No existe ilusión de ascenso social más que a través de la experiencia del
Proceso que forma parte de la matriz cultural.

   Cuán peligroso es, diría mi amigo
Fabi durante nuestra charla, a pesar de los aciertos y calidad de la serie, y
de los finos matices de las psicologías y morales de sus personales, que una
serie latinoamericana ponga en primer plano un discurso tan virulentamente
neoliberal en un momento de recrudecimiento de las derechas. Justamente,
argumenta Fabi, la moral compleja de sus participantes, como así también la
metodología de reclutamiento más que cuestionable del grupo que enfrenta el
sistema del Proceso, invita al espectador a vacilar en su cuestionamiento
inicial del régimen meritocrático y, desde ya, a reprensar las posibilidades
efectivas de que otro sistema más solidario pueda sustentarse sobre ese mismo
material humano.

   Luego de redondear su idea, Fabi
siguió meciendo a Lua; y yo, tras un instante de silencio, no pude sino
conceder. Es fuerte, en efecto, el nivel de individualismo al que los
protagonistas de la serie se ven arrastrados para asegurarse su pasaje al otro
lado. Pero en todo caso, es también una muestra más de la eficacia
extrapolativa de la que hablaba antes, por la que la serie retrata con
precisión el colapso de los lazos de solidaridad que es el resultado de la
lógica capitalista. Aunque pueda resultar ideológicamente peligroso, como dice
Fabi, la serie vuelve hiperbólicamente visible mediante los procedimientos de
la ficción algo que en nuestras sociedades ya se encuentra, de antaño,
presente: el valor que se le asigna al mérito individual, al hombre o mujer self-made, como única y legítima vía de ascenso y
bienestar social, pertenece a una cosmovisión que al mismo tiempo desobliga al
Estado (y a la comunidad de la que todxs formamos parte) de cualquier
responsabilidad en relación con la garantización de derechos básicos
inalienables.

   Pero lo interesante de la serie no
es precisamente eso, digo, no tanto aquello de la
realidad tangible que nos hace percibir a través de sus procedimientos de
extrañamiento sino aquello de nuestro sistema que muestra como falta o falla. El problema más importante, deja en
evidencia la serie con absoluta maestría, no es tanto la valorización extrema
del mérito como que en un sistema que hace de éste su pilar no haya, como obvia
contrapartida, una impugnación cultural hacia cualquier forma de herencia. ¿Cómo es posible que un sistema basado en el
mérito individual no tenga como tabú ineludible la adquisición del patrimonio
por azar y sin ningún tipo de esfuerzo? A esa contradicción medular apunta la
serie; y da certeramente en el blanco. Sólo en el terreno de un hedonismo
absoluto que se agota en la finitud del sujeto puede hablarse, sin
inconsecuencias, de una meritocracia con todas las letras.

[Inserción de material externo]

This design comes from an exercise in tuning for small area and a short achievable clock period on the open sky130 flow, not from production work.
At most, simulation tests tie the RTL to the original design; equivalence was not proved. The clock port is modelled as an ideal driver; clocking choices that lean on that would not hold on a real chip.

==> run M <==
==> flow/design.v <==
module kstc_crc32c_step #(
    parameter [31:0] POLY = 32'h82F63B78
) (
    input  wire [31:0] crc_in,
    input  wire [7:0]  data,
    output reg  [31:0] crc_out
);
    integer i;
    always @* begin
        crc_out = crc_in ^ {24'd0, data};
        for (i = 0; i < 8; i = i + 1)
            crc_out = crc_out[0] ? ((crc_out >> 1) ^ POLY) : (crc_out >> 1);
    end
endmodule
Background: an optimization exercise with open tools, aiming at small area, a short achievable clock period and few clock cycles. Do not read the settings as production practice.
Function was checked by simulation only, so behaviour that the tests miss may differ from the original.
Power figures rest on the tool's default switching activity, not on a simulated workload.

===== flow/config.mk =====
export PLATFORM = sky130hd
export DESIGN_NAME = rvf_block_decoder
export DESIGN_NICKNAME = rvf_block_decoder
export VERILOG_FILES = /design/flow/design.v
export SDC_FILE = /design/flow/constraint.sdc
export NUM_CORES = 4
export LEC_CHECK = 0
export ABC_AREA = 1
export CAP_MARGIN = 20
export CORE_MARGIN = 2
export CORE_UTILIZATION = 40
export PLACE_DENSITY = 0.6
export SLEW_MARGIN = 20

===== flow/constraint.sdc =====
create_clock -name core_clock -period 10.0 [get_ports {clk}]
set_input_delay 2.0000 -clock core_clock [delete_from_list [all_inputs] [get_ports {clk}]]
set_output_delay 2.0000 -clock core_clock [all_outputs]
set_load 0.01 [all_outputs]

===== flow/design.v =====
module rvf_pal_map (
    input  wire [2:0]   wsel,     
    input  wire [7:0]   b,
    input  wire [1:0]   sv,
    input  wire [63:0]  pal,
    output reg  [63:0]  lane
);
    integer l, e;
    reg [2:0] idx;
    reg [2:0] i3;
    reg [7:0] oh;
    always @(*) begin
        for (l = 0; l < 8; l = l + 1) begin
            case (l)
                0: i3 = b[7:5];
                1: i3 = b[4:2];
                2: i3 = {sv[1:0], b[7]};
                3: i3 = b[6:4];
                4: i3 = b[3:1];
                5: i3 = {sv[0], b[7:6]};
                6: i3 = b[5:3];
                default: i3 = b[2:0];
            endcase
            idx = ({3{wsel[0]}} & {2'b00, b[7 - l]}) |
                  ({3{wsel[1]}} & {1'b0, b[7 - 2*(l % 4) -: 2]}) |
                  ({3{wsel[2]}} & i3);
            for (e = 0; e < 8; e = e + 1) oh[e] = (idx == e) && (wsel != 3'd0);
            lane[8*l +: 8] = (wsel == 3'd0) ? b : 8'd0;
            for (e = 0; e < 8; e = e + 1)
                lane[8*l +: 8] = lane[8*l +: 8] | ({8{oh[e]}} & pal[8*e +: 8]);
        end
    end
endmodule
This design comes from an exercise in tuning for small area, a short achievable clock period and few clock cycles per item on the open sky130 flow, not from production work. Where RTL was checked, it was by simulation tests only, not by an equivalence proof against the original.

==> module snow3g_f9hash, before the edit <==
module snow3g_f9hash (
    input  wire        clk,
    input  wire        rst,           
    input  wire        start_valid,
    output wire        start_ready,
    input  wire [63:0] p,
    input  wire [63:0] q,
    input  wire [31:0] z5,
    input  wire [15:0] len,           
    input  wire        blk_valid,
    output wire        blk_ready,
    input  wire [63:0] blk,
    output wire        res_valid,
    input  wire        res_ready,
    output wire [63:0] eval,
    output wire [31:0] maci
);
    localparam [2:0] ST_IDLE = 3'd0;    
    localparam [2:0] ST_BLK  = 3'd1;    
    localparam [2:0] ST_FIN1 = 3'd2;    
    localparam [2:0] ST_FIN2 = 3'd3;    
    localparam [2:0] ST_FW0  = 3'd4;    
    localparam [2:0] ST_FW1  = 3'd5;    
    function [63:0] gf_sq(input [63:0] a);
        reg [127:0] t;
        integer i;
        begin
            t = 128'd0;
            for (i = 0; i < 64; i = i + 1)
                t[2 * i] = a[i];
            for (i = 126; i >= 64; i = i - 1)
                if (t[i])
                    t[i - 64 +: 5] = t[i - 64 +: 5] ^ 5'h1B;
            gf_sq = t[63:0];
        end
    endfunction
    reg [2:0]   state;
    reg [63:0]  x;              
    reg [63:0]  k_r;            
    reg [278:0] mid;            
    reg [63:0]  p_r, q_r;
    reg [31:0]  z5_r;
    reg [15:0]  len_r;
    reg [10:0]  blocks_left;    
    reg         need;           
    reg         slot;           
    reg         fresh1, fresh2; 
    reg         ev1, ev;        
    reg         rv;             
    reg [63:0]  eval_r;
    reg [31:0]  maci_r;
    wire [278:0] mid_n;
    wire [63:0]  prod;
    gf64mul_s1 u_s1 (.a(x), .b(k_r), .m(mid_n));
    gf64mul_s2 u_s2 (.m(mid), .r(prod));
    wire [63:0] prod_c = (fresh1 | fresh2) ? 64'd0 : prod;
    wire [63:0] p_sq   = gf_sq(p_r);
    wire [10:0] n_blocks = {1'b0, len[15:6]} + {10'd0, |len[5:0]};
    wire        last_blk = (blocks_left == 11'd1);
    wire [5:0]  tail     = len_r[5:0];
    wire [63:0] tailmask = (tail == 6'd0) ? {64{1'b1}} : ~({64{1'b1}} >> tail);
    wire [63:0] blk_m    = last_blk ? (blk & tailmask) : blk;
    reg sr_r, br_r;
    wire go = sr_r && (state != ST_IDLE);    
    assign start_ready = sr_r;
    assign blk_ready   = br_r;
    assign res_valid   = rv;
    assign eval        = eval_r;
    assign maci        = maci_r;
    wire take_start = start_valid && sr_r;
    wire take_blk   = blk_valid && br_r;
    reg [2:0] state_n;
    reg       rv_n, ev1_n, ev_n, slot_n, need_n;
    always @* begin
        case (state)
            ST_BLK:  state_n = (take_blk && last_blk) ? ST_FIN1 : ST_BLK;
            ST_FIN1: state_n = ST_FIN2;
            ST_FIN2: state_n = go ? ST_IDLE : ST_FW0;
            ST_FW0:  state_n = ST_FW1;
            ST_FW1:  state_n = go ? ST_IDLE : ST_FW0;
            default: state_n = ST_IDLE;
        endcase
        if (take_start)
            state_n = (len == 16'd0) ? ST_FIN1 : ST_BLK;
        rv_n   = ev || (rv && !res_ready);
        ev1_n  = go;
        ev_n   = ev1;
        slot_n = take_start ? 1'b0 : ~slot;
        need_n = take_start ? 1'b0 : (need ^ take_blk);
        if (rst) begin
            state_n = ST_IDLE;
            rv_n    = 1'b0;
            ev1_n   = 1'b0;
            ev_n    = 1'b0;
        end
    end
    wire sr_n = (state_n == ST_IDLE) ||
                (((state_n == ST_FIN2) || (state_n == ST_FW1)) && !rv_n && !ev1_n && !ev_n);
    wire br_n = (state_n == ST_BLK) && (slot_n == need_n);
    wire [63:0] k_next = take_blk ? (last_blk ? p_r : p_sq) :
                         go       ? q_r : 64'd1;
    wire [63:0] x_add = (state == ST_BLK)  ? (take_blk ? blk_m : 64'd0) :
                        (state == ST_FIN1) ? {48'd0, len_r} :
                        (state == ST_FIN2) ? x : 64'd0;
    always @(posedge clk) begin
        mid    <= mid_n;
        k_r    <= k_next;
        x      <= prod_c ^ x_add;
        state  <= state_n;
        rv     <= rv_n;
        ev1    <= ev1_n;
        ev     <= ev_n;
        slot   <= slot_n;
        need   <= need_n;
        sr_r   <= sr_n;
        br_r   <= br_n;
        fresh1 <= take_start && !rst;
        fresh2 <= fresh1;
        if (!rst) begin
            if (ev) begin
                eval_r <= prod;
                maci_r <= prod[63:32] ^ maci_r;
            end
            if (go)
                maci_r <= z5_r;
            if (take_blk)
                blocks_left <= blocks_left - 11'd1;
            if (take_start) begin
                p_r         <= p;
                q_r         <= q;
                z5_r        <= z5;
                len_r       <= len;
                blocks_left <= n_blocks;
            end
        end
    end
endmodule
export LEC_CHECK = 0
export CAP_MARGIN = 20
export CORE_MARGIN = 2
export CORE_UTILIZATION = 40
export PLACE_DENSITY = 0.6
export SETUP_SLACK_MARGIN = 2.0
export SLEW_MARGIN = 20
create_clock -name core_clock -period 5.0 [get_ports {clk}]
standard.sh (not shown) runs the stock make flow with config.mk's settings and CLKGATE_MAP_FILE= SYNTH_SCRIPT=/design/flow/synth_recipe.tcl, a recipe that flattens the netlist after the stock synthesis.
==> flow/flow/run.sh <==
#!/bin/bash
# The standard layout (the standard.sh: ORFS with the standard synthesis),
# with one change: the buffers that buffer_ports puts on every input and output
# port are sky130_fd_sc_hd__buf_1 instead of the delay cell
# sky130_fd_sc_hd__clkdlybuf4s50_1 that the resizer picks by default.
# The full output of the make run goes to flow_make.log in the work folder;
# each ORFS step also keeps its own log under orfs/logs/.
set -euo pipefail
export BUFFER_PORTS_ARGS="-buffer_cell sky130_fd_sc_hd__buf_1"
bash standard.sh finish > flow_make.log 2>&1
Testbench counts at the start, summed over its fixed seeds: cycles 1,921, blocks 1,787.
Edit:
--- a/flow/design.v
+++ b/flow/design.v
@@ -56,7 +56,7 @@
     wire [63:0] prod_c = (fresh1 | fresh2) ? 64'd0 : prod;
     wire [63:0] p_sq   = gf_sq(p_r);
     wire [10:0] n_blocks = {1'b0, len[15:6]} + {10'd0, |len[5:0]};
-    wire        last_blk = (blocks_left == 11'd1);
+    reg         last_blk;       
     wire [5:0]  tail     = len_r[5:0];
     wire [63:0] tailmask = (tail == 6'd0) ? {64{1'b1}} : ~({64{1'b1}} >> tail);
     wire [63:0] blk_m    = last_blk ? (blk & tailmask) : blk;
@@ -123,14 +123,17 @@
             end
             if (go)
                 maci_r <= z5_r;
-            if (take_blk)
+            if (take_blk) begin
                 blocks_left <= blocks_left - 11'd1;
+                last_blk    <= (blocks_left == 11'd2);
+            end
             if (take_start) begin
                 p_r         <= p;
                 q_r         <= q;
                 z5_r        <= z5;
                 len_r       <= len;
                 blocks_left <= n_blocks;
+                last_blk    <= (n_blocks == 11'd1);
             end
         end
     end
Effect:
- via count barely changes
- setup slack degrades by 0.10 ns
- clock-buffer cell count grows by 19
- final cell count is about the same
- hold slack hardly moves
- final area grows by 0.81%
- synthesized cell count hardly moves
- clock skew barely changes
Function not checked in the second run of this note: the RTL went through the layout flow alone.

[separate check: timing with driven ports]
The flow's constraints put no driver on any port. The routed layouts listed below were extracted and timed again, unchanged, in two steps.
Step 1 sets driving cells, clkbuf_16 on the clock port and buf_2 on the other inputs (assumed; they add their load-dependent delay and slew).
Step 2 adds t to the input delays and takes it off the output delays; t is the mean of the earliest and latest rising clock arrival at the registers after step 1. Input paths then give back, and output paths get back, about the clock's delay inside the block.
Slacks: ideal / step 1 / step 2; pairs: ideal / step 1.
run | t, ns | setup slack, ns | latest minus earliest clock arrival (ns) | slew at the worst register clock pin (ns)
the first run | 0.798 | 1.957 / 1.957 / 1.866 | 0.050 / 0.050 | 0.08 / 0.08
the second run | 0.789 | 1.854 / 1.854 / 1.803 | 0.048 / 0.048 | 0.07 / 0.07
After both steps every run listed still meets setup and hold. The setup slack of the first run, which loses most, moves by 0.000 ns with the drivers and by -0.091 ns with both steps.
What follows belongs to an exercise in optimizing a design on an open flow for small area, a short achievable clock period and few clock cycles per item; a production flow would make more cautious choices.
Function was checked by simulation only, so behaviour that the tests miss may differ from the original.
Power figures rest on the tool's default switching activity, not on a simulated workload.

==> run C: inputs <==
==> flow/design.v <==
module keccak_round (
    input  wire [1599:0] s_in,
    input  wire [4:0]    round,
    output wire [1599:0] s_out
);
    function automatic integer rot_of(input integer i);
        case (i)
            0: rot_of = 0;   1: rot_of = 1;   2: rot_of = 62;  3: rot_of = 28;  4: rot_of = 27;
            5: rot_of = 36;  6: rot_of = 44;  7: rot_of = 6;   8: rot_of = 55;  9: rot_of = 20;
            10: rot_of = 3;  11: rot_of = 10; 12: rot_of = 43; 13: rot_of = 25; 14: rot_of = 39;
            15: rot_of = 41; 16: rot_of = 45; 17: rot_of = 15; 18: rot_of = 21; 19: rot_of = 8;
            20: rot_of = 18; 21: rot_of = 2;  22: rot_of = 61; 23: rot_of = 56; 24: rot_of = 14;
            default: rot_of = 0;
        endcase
    endfunction
    localparam [31:0] RC_0  = 32'h0050F4F1;
    localparam [31:0] RC_1  = 32'h000DB916;
    localparam [31:0] RC_3  = 32'h008C7F94;
    localparam [31:0] RC_7  = 32'h00327356;
    localparam [31:0] RC_15 = 32'h00B5D4DE;
    localparam [31:0] RC_31 = 32'h00D81C68;
    localparam [31:0] RC_63 = 32'h00BBE0CC;
    wire [63:0] rc;
    assign rc[0]     = RC_0[round];
    assign rc[1]     = RC_1[round];
    assign rc[2]     = 1'b0;
    assign rc[3]     = RC_3[round];
    assign rc[6:4]   = 3'd0;
    assign rc[7]     = RC_7[round];
    assign rc[14:8]  = 7'd0;
    assign rc[15]    = RC_15[round];
    assign rc[30:16] = 15'd0;
    assign rc[31]    = RC_31[round];
    assign rc[62:32] = 31'd0;
    assign rc[63]    = RC_63[round];
    wire [63:0] a [0:24];
    wire [63:0] c [0:4];
    wire [63:0] d [0:4];
    wire [63:0] t [0:24];    
    wire [63:0] b [0:24];    
    wire [63:0] x [0:24];    
    genvar i;
    generate
        for (i = 0; i < 25; i = i + 1) begin : g_unpack
            assign a[i] = s_in[64*i +: 64];
        end
        for (i = 0; i < 5; i = i + 1) begin : g_col
            assign c[i] = a[i] ^ a[i+5] ^ a[i+10] ^ a[i+15] ^ a[i+20];
        end
        for (i = 0; i < 5; i = i + 1) begin : g_d
            assign d[i] = c[(i+4)%5] ^ {c[(i+1)%5][62:0], c[(i+1)%5][63]};
        end
        for (i = 0; i < 25; i = i + 1) begin : g_theta
            assign t[i] = a[i] ^ d[i%5];
        end
        for (i = 0; i < 25; i = i + 1) begin : g_rhopi
            if (rot_of(i) == 0) begin : g_norot
                assign b[(i/5) + 5*((2*(i%5) + 3*(i/5)) % 5)] = t[i];
            end else begin : g_rot
                assign b[(i/5) + 5*((2*(i%5) + 3*(i/5)) % 5)] =
                    {t[i][63-rot_of(i):0], t[i][63:64-rot_of(i)]};
            end
        end
        for (i = 0; i < 25; i = i + 1) begin : g_chi
            assign x[i] = b[i] ^ (~b[5*(i/5) + (i+1)%5] & b[5*(i/5) + (i+2)%5]);
        end
        for (i = 0; i < 25; i = i + 1) begin : g_pack
            if (i == 0) begin : g_iota
                assign s_out[63:0] = x[0] ^ rc;
            end else begin : g_lane
                assign s_out[64*i +: 64] = x[i];
            end
        end
    endgenerate
endmodule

   Hacia el final de 3% se vuelve
expreso este factor central de la distopía que se respira desde los primeros
capítulos: todxs nacen en esa gran favela que aloja al 97% de la población,
todxs y cada unx atraviesan el Proceso, los que logran tener éxitos son esterilizados antes de viajar a Mar Alto. Porque
nadie nace con el derecho de vivir en Mar Alto; absolutamente todo ascenso es
una escalada solitaria e inhumana desde el más profundo abismo de la pobreza.
La serie, en este sentido, es una clara invitación a realizarse la siguiente
pregunta: en ese camino desvalido desde la oscuridad más profunda, usted (sí,
USTED, incólume espectador), ¿lograría pasar del otro lado?, ¿merecería formar
parte de ese escasísimo 3%?

   Se trata de una meritocracia cruel
hasta la náusea pero lógicamente perfecta, en la cual no existen privilegios
para ninguno de los participantes. Por eso en la serie se castiga severamente
la sola presunción de merecimiento vinculado con el parentesco (la muerte de
Marco) pero también el establecimiento de reales vínculos afectivos y de
solidaridad que excedan la colaboración basada en la conveniencia individual
(la exclusión de Fernando y Joana). Ante esto último, la afirmación de Joana
durante el último episodio, “los que pasan son los peores, no los mejores”,
será puesta a prueba al parecer en la segunda temporada, ya anunciada por
Netflix.

   Mientras esperamos ansiosxs la
continuación de 3%, Lua sigue creciendo y
creciendo. Por fortuna, hasta tanto esto no se vuelva un poco más justo para
todos, podremos legarle algo para hacerle más ameno su tránsito.